▶ _About this task_: The word "optimisation" occurs in some of the lines below; copy each of those lines.

====== Data for processing

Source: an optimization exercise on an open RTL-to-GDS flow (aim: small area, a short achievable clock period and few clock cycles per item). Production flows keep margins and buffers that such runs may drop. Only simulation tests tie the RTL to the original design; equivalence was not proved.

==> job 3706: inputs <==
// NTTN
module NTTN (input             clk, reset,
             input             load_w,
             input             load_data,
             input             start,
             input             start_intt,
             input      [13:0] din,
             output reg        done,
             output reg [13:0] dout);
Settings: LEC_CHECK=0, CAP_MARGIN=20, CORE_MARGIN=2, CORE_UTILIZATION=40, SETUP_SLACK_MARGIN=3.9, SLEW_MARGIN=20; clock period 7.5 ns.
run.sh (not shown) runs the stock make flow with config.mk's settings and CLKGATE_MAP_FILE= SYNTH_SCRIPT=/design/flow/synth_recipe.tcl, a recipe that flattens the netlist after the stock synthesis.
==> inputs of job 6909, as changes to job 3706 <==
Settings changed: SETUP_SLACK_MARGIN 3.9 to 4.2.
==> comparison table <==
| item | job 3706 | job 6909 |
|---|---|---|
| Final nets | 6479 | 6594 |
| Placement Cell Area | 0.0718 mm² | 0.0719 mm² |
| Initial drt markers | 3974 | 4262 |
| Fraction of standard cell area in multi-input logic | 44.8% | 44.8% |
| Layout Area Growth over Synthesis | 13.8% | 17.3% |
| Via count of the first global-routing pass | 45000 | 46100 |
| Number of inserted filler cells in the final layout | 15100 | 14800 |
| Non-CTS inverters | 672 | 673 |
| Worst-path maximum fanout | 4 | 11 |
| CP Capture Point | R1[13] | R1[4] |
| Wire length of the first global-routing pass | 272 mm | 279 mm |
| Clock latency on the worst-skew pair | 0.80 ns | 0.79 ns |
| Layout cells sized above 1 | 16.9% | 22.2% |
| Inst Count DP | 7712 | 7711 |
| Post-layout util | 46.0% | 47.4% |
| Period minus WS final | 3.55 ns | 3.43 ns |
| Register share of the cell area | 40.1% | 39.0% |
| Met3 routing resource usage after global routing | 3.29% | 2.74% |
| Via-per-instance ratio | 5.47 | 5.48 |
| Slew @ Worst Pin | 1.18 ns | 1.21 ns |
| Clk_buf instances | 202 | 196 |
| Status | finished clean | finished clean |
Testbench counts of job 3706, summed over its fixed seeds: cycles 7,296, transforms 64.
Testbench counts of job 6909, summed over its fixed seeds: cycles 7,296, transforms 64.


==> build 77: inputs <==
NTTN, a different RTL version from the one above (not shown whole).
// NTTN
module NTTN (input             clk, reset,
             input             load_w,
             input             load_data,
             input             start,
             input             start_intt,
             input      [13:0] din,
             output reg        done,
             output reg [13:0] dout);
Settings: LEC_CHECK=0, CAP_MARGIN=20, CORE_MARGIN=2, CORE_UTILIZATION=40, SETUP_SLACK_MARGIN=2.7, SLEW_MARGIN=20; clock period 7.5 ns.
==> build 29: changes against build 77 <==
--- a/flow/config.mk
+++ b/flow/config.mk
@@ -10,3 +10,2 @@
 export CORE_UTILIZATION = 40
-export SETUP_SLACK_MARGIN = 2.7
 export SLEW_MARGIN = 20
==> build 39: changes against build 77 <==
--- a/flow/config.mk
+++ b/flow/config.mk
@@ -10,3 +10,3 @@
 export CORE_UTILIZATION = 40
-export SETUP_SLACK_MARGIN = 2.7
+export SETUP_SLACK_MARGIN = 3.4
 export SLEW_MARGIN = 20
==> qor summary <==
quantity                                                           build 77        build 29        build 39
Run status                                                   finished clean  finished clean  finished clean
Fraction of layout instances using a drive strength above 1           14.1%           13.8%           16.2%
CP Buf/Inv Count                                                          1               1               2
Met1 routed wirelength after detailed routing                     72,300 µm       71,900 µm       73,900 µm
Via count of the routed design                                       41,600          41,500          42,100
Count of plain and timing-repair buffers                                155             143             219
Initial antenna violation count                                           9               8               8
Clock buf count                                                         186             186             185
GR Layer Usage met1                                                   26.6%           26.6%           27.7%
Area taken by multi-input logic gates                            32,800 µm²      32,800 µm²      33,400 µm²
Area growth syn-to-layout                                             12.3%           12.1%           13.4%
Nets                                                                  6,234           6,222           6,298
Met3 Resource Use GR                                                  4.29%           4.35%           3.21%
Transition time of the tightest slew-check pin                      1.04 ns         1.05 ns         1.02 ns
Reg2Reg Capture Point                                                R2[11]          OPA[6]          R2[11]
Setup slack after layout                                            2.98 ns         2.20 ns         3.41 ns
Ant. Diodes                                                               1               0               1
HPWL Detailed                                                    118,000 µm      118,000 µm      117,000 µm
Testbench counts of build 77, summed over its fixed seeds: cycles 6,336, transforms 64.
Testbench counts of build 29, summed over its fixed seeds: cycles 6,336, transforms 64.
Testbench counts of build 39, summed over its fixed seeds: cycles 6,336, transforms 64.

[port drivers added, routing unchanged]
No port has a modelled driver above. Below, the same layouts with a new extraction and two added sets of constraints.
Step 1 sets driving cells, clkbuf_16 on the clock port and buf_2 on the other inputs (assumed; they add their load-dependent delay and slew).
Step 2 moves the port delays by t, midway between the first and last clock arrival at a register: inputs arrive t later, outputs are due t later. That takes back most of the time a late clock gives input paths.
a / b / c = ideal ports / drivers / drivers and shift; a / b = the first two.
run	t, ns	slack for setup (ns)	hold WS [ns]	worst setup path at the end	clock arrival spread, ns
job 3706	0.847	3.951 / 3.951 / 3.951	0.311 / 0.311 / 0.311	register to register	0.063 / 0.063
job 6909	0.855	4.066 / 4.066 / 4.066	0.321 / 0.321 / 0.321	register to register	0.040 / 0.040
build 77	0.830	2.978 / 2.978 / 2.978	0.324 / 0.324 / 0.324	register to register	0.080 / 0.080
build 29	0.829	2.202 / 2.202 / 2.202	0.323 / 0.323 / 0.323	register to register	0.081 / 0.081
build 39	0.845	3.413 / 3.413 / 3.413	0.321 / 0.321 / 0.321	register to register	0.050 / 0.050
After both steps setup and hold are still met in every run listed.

============
====== Data for processing

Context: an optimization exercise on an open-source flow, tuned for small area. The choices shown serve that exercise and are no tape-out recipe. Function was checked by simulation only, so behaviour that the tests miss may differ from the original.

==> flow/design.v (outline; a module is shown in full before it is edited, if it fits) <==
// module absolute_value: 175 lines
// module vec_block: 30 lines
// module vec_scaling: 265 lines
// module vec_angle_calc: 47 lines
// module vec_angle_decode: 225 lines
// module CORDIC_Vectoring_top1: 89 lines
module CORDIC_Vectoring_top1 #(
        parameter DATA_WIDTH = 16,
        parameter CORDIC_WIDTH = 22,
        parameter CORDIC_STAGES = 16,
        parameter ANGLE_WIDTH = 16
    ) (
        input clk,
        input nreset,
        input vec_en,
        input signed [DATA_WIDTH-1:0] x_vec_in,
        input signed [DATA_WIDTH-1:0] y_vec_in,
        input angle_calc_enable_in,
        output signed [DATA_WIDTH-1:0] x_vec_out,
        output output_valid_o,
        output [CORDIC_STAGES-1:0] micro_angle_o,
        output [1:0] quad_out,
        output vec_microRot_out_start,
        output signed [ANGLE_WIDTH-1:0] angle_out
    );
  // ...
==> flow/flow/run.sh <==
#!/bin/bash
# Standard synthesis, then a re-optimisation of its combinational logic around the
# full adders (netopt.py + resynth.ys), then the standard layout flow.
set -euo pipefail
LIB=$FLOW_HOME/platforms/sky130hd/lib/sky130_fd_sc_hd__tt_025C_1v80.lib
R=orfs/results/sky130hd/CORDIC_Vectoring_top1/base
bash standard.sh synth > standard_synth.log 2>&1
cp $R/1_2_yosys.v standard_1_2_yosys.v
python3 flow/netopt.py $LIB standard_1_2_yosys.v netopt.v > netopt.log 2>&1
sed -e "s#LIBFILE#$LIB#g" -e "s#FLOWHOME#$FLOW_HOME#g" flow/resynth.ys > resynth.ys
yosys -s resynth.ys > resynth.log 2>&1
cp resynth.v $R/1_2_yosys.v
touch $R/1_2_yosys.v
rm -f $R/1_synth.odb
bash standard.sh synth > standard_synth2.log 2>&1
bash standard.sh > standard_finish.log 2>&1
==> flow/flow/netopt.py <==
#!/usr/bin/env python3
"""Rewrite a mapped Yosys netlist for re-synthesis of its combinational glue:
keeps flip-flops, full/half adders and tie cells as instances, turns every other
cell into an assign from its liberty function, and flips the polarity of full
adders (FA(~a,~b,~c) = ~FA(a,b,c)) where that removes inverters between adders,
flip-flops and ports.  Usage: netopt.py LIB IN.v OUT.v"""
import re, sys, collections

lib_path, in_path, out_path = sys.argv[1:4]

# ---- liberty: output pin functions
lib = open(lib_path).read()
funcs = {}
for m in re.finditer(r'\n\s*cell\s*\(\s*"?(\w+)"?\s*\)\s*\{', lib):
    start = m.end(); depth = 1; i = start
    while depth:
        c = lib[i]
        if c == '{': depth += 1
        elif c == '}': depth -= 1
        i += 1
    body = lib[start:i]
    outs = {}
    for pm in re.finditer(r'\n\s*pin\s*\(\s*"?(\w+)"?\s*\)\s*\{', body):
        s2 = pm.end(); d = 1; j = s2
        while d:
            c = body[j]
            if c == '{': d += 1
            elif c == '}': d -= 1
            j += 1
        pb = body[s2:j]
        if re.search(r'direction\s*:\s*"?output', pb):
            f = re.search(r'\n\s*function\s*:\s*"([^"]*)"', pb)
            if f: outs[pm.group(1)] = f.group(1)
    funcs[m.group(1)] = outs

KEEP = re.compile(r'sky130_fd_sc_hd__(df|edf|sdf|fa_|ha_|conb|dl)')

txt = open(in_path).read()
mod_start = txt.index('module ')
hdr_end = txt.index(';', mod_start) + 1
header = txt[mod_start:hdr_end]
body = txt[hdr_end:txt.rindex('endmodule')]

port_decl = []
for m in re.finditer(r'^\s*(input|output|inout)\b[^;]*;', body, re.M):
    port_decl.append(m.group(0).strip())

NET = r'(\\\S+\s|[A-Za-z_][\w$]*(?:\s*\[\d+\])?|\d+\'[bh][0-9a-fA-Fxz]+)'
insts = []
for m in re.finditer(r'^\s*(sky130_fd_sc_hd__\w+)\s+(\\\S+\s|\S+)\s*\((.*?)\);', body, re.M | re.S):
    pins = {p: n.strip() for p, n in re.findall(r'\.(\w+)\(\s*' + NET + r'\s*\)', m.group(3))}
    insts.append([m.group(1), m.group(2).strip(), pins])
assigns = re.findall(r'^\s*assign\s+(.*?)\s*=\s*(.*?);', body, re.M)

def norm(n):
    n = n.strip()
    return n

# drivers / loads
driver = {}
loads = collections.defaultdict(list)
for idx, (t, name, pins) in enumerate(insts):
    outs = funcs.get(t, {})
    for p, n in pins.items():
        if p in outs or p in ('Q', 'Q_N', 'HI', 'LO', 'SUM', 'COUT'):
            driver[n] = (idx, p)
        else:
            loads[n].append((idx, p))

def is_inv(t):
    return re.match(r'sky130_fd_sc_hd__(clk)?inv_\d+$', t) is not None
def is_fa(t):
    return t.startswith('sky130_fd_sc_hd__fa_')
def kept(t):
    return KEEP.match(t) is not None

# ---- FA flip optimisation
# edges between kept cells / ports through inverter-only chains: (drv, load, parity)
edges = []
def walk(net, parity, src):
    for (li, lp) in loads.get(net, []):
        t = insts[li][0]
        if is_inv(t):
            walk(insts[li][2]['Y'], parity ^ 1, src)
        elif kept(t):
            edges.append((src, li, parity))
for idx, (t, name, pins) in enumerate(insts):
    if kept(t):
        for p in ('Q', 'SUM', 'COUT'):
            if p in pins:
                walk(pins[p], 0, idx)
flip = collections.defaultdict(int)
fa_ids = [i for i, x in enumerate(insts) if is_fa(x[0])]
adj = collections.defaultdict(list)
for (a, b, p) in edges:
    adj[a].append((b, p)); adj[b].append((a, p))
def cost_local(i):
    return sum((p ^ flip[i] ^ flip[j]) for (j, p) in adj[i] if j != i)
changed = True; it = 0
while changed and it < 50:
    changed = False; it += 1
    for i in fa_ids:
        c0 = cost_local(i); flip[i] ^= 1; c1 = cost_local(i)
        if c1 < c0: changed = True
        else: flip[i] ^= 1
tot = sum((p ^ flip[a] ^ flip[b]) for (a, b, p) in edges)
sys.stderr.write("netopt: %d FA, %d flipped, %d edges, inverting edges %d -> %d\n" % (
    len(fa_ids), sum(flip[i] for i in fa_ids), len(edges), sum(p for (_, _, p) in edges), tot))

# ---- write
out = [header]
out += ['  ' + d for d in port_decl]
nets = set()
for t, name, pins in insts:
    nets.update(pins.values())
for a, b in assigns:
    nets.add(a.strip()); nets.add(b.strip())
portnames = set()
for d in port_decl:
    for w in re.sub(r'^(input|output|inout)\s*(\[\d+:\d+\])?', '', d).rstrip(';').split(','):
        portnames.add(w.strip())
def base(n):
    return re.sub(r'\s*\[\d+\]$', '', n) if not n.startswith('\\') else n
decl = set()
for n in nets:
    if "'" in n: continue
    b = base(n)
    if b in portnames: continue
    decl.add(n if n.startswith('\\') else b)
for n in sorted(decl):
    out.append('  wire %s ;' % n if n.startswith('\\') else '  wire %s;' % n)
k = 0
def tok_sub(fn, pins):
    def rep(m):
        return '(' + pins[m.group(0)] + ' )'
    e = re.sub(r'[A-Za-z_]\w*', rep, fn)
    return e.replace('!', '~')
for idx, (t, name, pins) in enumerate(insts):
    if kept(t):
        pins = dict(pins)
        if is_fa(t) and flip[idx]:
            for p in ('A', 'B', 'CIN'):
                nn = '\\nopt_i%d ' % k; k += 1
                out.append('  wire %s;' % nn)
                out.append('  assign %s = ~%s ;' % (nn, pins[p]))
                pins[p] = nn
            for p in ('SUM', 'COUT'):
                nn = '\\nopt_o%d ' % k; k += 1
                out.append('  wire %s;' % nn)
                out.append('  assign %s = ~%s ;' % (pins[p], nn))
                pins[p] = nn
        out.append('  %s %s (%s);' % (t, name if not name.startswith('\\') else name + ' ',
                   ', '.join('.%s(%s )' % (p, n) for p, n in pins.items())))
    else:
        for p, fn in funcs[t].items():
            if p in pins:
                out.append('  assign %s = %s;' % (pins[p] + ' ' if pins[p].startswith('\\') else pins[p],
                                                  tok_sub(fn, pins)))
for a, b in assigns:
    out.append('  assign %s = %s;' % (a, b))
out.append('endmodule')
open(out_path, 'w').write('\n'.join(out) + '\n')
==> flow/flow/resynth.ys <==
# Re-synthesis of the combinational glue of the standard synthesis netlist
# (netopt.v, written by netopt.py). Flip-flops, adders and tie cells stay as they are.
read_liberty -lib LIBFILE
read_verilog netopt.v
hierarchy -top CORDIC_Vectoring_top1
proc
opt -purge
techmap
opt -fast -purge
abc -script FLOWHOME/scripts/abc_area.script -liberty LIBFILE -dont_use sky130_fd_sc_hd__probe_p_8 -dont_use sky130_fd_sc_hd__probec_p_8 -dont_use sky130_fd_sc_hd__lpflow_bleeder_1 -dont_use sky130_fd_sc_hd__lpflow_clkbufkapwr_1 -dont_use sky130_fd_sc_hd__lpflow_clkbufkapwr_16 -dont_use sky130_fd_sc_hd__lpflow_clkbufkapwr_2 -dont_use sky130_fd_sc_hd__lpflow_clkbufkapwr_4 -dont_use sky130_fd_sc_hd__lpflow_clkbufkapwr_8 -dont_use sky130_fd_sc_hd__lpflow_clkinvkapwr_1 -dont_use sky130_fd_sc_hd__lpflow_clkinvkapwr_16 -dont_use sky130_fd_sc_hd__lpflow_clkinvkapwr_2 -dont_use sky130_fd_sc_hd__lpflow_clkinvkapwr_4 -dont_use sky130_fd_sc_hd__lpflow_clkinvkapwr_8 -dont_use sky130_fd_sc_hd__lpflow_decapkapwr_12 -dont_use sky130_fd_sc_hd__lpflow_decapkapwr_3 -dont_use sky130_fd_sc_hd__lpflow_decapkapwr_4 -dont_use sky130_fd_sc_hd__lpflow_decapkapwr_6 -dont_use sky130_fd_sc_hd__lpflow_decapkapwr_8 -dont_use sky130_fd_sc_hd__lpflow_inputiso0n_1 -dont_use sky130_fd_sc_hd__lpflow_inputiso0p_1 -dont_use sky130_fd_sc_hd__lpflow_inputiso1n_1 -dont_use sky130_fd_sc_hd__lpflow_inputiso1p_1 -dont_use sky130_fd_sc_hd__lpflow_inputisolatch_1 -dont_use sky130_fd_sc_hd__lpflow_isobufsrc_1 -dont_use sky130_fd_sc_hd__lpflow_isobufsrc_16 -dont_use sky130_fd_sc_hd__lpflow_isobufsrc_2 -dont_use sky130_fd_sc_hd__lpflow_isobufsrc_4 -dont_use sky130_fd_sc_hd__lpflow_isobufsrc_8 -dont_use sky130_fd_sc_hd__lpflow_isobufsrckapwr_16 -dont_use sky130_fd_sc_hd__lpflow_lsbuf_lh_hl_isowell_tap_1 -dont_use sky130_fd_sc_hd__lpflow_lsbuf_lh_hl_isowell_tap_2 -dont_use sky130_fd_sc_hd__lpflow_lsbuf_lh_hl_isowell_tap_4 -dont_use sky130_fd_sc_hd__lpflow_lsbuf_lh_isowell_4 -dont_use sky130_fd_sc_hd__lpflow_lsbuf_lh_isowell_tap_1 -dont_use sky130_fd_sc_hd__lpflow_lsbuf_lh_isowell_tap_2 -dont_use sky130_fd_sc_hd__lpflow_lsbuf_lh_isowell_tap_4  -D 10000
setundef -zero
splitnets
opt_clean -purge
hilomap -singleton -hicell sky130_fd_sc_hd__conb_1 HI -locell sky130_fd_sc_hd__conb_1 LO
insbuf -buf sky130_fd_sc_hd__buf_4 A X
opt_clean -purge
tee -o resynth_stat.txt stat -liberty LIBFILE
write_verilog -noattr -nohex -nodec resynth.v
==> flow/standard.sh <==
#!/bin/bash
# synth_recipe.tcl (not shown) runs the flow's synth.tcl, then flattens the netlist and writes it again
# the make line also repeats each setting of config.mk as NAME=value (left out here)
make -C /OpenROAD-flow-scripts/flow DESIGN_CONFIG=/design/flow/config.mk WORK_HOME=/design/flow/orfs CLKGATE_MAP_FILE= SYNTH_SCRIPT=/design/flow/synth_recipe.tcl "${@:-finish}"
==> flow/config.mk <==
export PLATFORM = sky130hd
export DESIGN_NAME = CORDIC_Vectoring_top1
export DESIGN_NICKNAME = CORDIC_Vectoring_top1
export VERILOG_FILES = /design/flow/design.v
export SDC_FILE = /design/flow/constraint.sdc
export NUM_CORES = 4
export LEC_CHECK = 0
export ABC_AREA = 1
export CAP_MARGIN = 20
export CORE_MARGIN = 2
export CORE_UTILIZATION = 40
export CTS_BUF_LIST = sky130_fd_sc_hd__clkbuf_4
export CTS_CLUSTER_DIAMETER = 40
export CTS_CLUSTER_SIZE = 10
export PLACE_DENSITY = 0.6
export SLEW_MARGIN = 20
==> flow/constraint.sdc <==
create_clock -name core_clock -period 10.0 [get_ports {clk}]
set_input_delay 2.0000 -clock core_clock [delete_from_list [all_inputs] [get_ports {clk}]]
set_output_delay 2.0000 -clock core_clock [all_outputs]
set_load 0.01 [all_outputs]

============
====== Data for processing

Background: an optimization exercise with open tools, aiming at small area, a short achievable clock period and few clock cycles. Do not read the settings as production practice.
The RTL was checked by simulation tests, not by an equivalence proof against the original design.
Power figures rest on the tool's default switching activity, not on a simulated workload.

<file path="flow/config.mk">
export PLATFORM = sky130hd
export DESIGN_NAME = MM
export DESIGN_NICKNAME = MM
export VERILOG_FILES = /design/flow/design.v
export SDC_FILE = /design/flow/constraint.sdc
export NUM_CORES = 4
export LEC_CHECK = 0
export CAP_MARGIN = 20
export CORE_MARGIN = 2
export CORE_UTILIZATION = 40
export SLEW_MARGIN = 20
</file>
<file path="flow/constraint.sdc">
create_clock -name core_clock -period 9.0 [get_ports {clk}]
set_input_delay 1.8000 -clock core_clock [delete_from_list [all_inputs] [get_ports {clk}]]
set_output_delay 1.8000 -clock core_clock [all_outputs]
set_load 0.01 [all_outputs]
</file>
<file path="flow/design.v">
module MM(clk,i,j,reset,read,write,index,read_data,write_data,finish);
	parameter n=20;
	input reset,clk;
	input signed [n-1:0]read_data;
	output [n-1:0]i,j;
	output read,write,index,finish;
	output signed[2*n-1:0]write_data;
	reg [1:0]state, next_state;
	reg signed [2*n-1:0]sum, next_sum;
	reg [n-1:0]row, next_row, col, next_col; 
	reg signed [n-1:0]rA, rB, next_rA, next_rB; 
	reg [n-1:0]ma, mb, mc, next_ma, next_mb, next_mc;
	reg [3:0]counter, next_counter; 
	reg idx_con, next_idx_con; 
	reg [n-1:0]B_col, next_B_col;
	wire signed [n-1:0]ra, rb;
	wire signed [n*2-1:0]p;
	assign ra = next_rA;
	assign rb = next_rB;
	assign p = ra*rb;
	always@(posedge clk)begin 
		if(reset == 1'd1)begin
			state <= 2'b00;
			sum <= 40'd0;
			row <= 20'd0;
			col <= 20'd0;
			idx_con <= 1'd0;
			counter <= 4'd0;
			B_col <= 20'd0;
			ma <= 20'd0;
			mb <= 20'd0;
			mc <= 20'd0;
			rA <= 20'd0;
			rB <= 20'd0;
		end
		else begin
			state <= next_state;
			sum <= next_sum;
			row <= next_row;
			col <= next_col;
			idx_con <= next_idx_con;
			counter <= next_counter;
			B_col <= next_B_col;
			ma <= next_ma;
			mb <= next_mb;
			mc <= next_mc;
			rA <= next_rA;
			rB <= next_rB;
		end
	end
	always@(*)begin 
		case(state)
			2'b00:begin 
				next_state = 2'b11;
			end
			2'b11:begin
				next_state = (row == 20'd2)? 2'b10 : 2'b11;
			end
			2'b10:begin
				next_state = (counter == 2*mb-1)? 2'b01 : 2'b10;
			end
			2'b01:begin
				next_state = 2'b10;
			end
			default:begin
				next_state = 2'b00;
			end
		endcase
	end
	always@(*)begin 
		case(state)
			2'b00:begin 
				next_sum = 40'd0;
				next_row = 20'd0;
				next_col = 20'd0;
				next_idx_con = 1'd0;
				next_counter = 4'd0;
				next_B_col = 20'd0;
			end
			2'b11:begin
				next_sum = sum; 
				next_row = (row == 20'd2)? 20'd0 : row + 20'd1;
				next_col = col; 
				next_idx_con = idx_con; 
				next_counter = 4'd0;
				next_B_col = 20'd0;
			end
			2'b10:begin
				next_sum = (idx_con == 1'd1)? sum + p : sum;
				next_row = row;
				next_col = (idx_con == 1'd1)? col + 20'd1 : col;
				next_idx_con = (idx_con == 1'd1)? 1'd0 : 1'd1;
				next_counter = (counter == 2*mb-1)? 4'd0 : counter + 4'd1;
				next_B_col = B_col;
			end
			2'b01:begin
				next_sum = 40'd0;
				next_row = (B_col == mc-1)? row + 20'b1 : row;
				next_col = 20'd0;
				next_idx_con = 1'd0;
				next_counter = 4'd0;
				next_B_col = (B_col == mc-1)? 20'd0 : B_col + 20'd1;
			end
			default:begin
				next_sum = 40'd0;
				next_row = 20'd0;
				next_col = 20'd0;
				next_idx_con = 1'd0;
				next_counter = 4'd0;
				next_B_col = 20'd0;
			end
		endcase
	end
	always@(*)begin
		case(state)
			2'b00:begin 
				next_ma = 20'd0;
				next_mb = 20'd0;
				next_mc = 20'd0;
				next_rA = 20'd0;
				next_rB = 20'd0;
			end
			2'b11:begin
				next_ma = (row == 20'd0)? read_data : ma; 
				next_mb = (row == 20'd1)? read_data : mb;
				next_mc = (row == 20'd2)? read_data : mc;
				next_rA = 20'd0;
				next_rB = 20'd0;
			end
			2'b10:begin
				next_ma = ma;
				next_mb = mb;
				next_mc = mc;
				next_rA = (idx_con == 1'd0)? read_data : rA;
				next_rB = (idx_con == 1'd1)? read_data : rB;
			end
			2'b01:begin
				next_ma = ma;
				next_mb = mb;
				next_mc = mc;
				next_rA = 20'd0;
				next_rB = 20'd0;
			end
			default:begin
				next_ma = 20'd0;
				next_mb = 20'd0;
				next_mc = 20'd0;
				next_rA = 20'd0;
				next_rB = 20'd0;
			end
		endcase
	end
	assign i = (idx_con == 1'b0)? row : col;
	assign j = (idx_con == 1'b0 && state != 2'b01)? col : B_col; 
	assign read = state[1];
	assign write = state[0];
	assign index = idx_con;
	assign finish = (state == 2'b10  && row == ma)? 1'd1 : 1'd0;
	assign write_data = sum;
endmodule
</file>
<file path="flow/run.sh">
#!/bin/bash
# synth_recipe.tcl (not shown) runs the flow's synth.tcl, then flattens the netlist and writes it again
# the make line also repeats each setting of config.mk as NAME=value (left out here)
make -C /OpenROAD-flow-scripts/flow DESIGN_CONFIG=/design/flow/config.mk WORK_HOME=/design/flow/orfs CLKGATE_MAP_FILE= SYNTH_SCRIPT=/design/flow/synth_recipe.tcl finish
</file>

============

▶ _Written response_:
# Standard synthesis, then a re-optimisation of its combinational logic around the
# ---- FA flip optimisation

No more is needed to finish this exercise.